Elle sourit, avec un geste d’indulgente excuse.

«  Oui, il n’est pas toujours commode. Et nous en avons d’autres qui sont aussi bien turbulents. Ils se poussent, se battent, n’obéissent guère. Mais ce sont tout de même de bons petits diables Nanet est un gamin exquis, très brave et très tendre… D’ailleurs lorsqu’ils se tiennent trop tranquilles, nous sommes désolés, nous nous imaginons qu’ils sont malades.  »

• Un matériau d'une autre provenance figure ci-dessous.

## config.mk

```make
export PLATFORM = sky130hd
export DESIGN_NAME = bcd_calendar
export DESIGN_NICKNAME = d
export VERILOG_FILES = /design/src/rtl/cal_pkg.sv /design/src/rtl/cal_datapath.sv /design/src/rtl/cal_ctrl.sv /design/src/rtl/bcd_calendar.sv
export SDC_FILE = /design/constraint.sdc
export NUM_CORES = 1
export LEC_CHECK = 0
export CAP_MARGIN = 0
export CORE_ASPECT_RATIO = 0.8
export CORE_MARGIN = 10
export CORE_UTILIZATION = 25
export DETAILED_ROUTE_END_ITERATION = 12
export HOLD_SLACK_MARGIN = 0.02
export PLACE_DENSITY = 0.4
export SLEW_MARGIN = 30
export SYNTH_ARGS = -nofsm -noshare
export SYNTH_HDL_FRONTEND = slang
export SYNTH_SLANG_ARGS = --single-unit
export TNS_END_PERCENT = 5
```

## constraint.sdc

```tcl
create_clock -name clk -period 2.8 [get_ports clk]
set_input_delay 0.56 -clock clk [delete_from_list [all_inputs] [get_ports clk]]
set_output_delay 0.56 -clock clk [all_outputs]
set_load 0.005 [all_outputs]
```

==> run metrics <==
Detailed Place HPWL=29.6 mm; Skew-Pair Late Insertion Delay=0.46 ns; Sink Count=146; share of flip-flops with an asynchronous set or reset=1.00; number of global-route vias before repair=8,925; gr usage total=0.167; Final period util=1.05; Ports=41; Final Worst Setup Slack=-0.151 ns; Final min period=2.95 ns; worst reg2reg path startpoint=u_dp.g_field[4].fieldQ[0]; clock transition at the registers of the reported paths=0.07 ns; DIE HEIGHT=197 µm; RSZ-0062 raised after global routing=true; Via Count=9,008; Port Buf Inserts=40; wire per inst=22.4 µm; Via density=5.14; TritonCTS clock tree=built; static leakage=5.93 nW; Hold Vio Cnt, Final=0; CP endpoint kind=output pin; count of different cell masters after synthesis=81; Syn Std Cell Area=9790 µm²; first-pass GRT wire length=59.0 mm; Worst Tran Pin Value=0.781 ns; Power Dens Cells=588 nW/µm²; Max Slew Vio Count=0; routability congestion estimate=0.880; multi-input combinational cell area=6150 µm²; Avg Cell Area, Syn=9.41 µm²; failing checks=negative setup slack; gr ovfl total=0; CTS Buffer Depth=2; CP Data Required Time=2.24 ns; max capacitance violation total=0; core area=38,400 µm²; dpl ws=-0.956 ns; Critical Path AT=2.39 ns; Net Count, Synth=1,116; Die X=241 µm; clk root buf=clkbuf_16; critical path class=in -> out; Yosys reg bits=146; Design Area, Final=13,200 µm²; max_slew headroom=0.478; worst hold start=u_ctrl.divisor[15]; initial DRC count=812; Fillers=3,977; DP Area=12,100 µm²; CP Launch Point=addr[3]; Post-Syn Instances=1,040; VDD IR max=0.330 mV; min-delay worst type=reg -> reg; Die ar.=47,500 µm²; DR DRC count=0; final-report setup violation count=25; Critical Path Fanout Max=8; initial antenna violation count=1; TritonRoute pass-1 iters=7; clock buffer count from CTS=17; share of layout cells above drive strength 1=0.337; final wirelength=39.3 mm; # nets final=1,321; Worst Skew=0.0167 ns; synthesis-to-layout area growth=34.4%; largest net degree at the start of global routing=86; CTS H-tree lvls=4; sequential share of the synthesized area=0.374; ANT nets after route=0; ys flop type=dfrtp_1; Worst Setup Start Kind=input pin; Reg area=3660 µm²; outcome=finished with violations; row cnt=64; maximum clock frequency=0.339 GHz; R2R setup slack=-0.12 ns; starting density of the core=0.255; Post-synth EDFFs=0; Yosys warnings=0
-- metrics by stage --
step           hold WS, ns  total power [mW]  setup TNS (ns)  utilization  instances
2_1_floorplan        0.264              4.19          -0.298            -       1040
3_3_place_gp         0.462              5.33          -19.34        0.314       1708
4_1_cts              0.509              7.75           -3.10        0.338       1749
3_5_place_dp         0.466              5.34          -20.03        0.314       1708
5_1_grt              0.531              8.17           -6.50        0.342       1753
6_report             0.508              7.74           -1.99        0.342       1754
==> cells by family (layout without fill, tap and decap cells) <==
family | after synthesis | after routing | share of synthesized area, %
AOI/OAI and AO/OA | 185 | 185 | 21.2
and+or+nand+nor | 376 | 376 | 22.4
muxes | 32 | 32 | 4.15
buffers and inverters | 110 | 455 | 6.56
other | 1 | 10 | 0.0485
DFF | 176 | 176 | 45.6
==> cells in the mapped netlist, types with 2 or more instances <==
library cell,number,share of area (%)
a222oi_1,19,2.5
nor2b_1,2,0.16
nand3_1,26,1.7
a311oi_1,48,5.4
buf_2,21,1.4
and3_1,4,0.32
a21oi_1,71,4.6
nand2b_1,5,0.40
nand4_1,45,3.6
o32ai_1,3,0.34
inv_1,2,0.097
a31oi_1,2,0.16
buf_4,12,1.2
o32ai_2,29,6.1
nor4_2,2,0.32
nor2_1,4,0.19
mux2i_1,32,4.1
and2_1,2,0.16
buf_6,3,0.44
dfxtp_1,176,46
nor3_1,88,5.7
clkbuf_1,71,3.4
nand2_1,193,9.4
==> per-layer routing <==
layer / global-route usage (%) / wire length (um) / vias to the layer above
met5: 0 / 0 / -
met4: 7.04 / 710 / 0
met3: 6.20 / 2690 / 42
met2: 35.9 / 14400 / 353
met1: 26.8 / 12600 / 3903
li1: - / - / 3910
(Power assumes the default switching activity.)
==> config.mk <==
export PLATFORM = sky130hd
export DESIGN_NAME = pll_word_rx
export DESIGN_NICKNAME = d
export VERILOG_FILES = /design/src/rtl/pllcfg_pkg.sv /design/src/rtl/sync_cell.sv /design/src/rtl/word_shifter.sv /design/src/rtl/field_decode.sv /design/src/rtl/pll_word_rx.sv
export SDC_FILE = /design/constraint.sdc
export NUM_CORES = 1
export LEC_CHECK = 0
export BUFFER_PORTS_ARGS = -buffer_cell sky130_fd_sc_hd__buf_2
export CAP_MARGIN = 30
export CORE_ASPECT_RATIO = 0.8
export CORE_MARGIN = 2
export CORE_UTILIZATION = 34
export DETAILED_ROUTE_END_ITERATION = 10
export PLACE_DENSITY_LB_ADDON = 0.15
export SETUP_SLACK_MARGIN = 0.05
export SLEW_MARGIN = 15
export SYNTH_ARGS = -nofsm -noshare
export SYNTH_HDL_FRONTEND = slang
export SYNTH_HIERARCHICAL = 1
export SYNTH_SLANG_ARGS = --single-unit
==> constraint.sdc <==
create_clock -name clk -period 3.4 [get_ports clk]
set_input_delay 0.17 -clock clk [delete_from_list [all_inputs] [get_ports clk]]
set_output_delay 0.17 -clock clk [all_outputs]
set_load 0.05 [all_outputs]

Après les classes, de l’autre côté du jardin, venaient les ateliers d’apprentissage. Des cours y avaient lieu sur les principaux métiers manuels, les enfants s’y exerçaient à ces métiers, moins pour les y apprendre à fond, que pour en connaître l’ensemble et déterminer leur vocation. Ces cours, du reste, étaient menés parallèlement avec les études proprement dites. Dès les premières notions de lecture et d’écriture, on mettait un outil dans la main de l’enfant en face, de l’autre côté du jardin  ; et si, le matin, il étudiait la grammaire, le calcul, l’histoire, mûrissant son intelligence, il travaillait de ses petits bras, l’après-midi, pour donner de la vigueur et de l’adresse à ses muscles. C’était comme des récréations utiles, un délassement du cerveau, une lutte joyeuse d’activité. On avait admis le principe que tout homme devait savoir un métier manuel de sorte que chaque élève, en sortant des écoles, n’avait plus qu’à choisir le métier de son goût, pour s’y perfectionner dans un atelier véritable. Et, de même, la beauté fleurissait, les enfants passaient par des cours de musique, de dessin, de peinture, de sculpture, où dans les âmes éveillées, naissaient les joies de l’existence.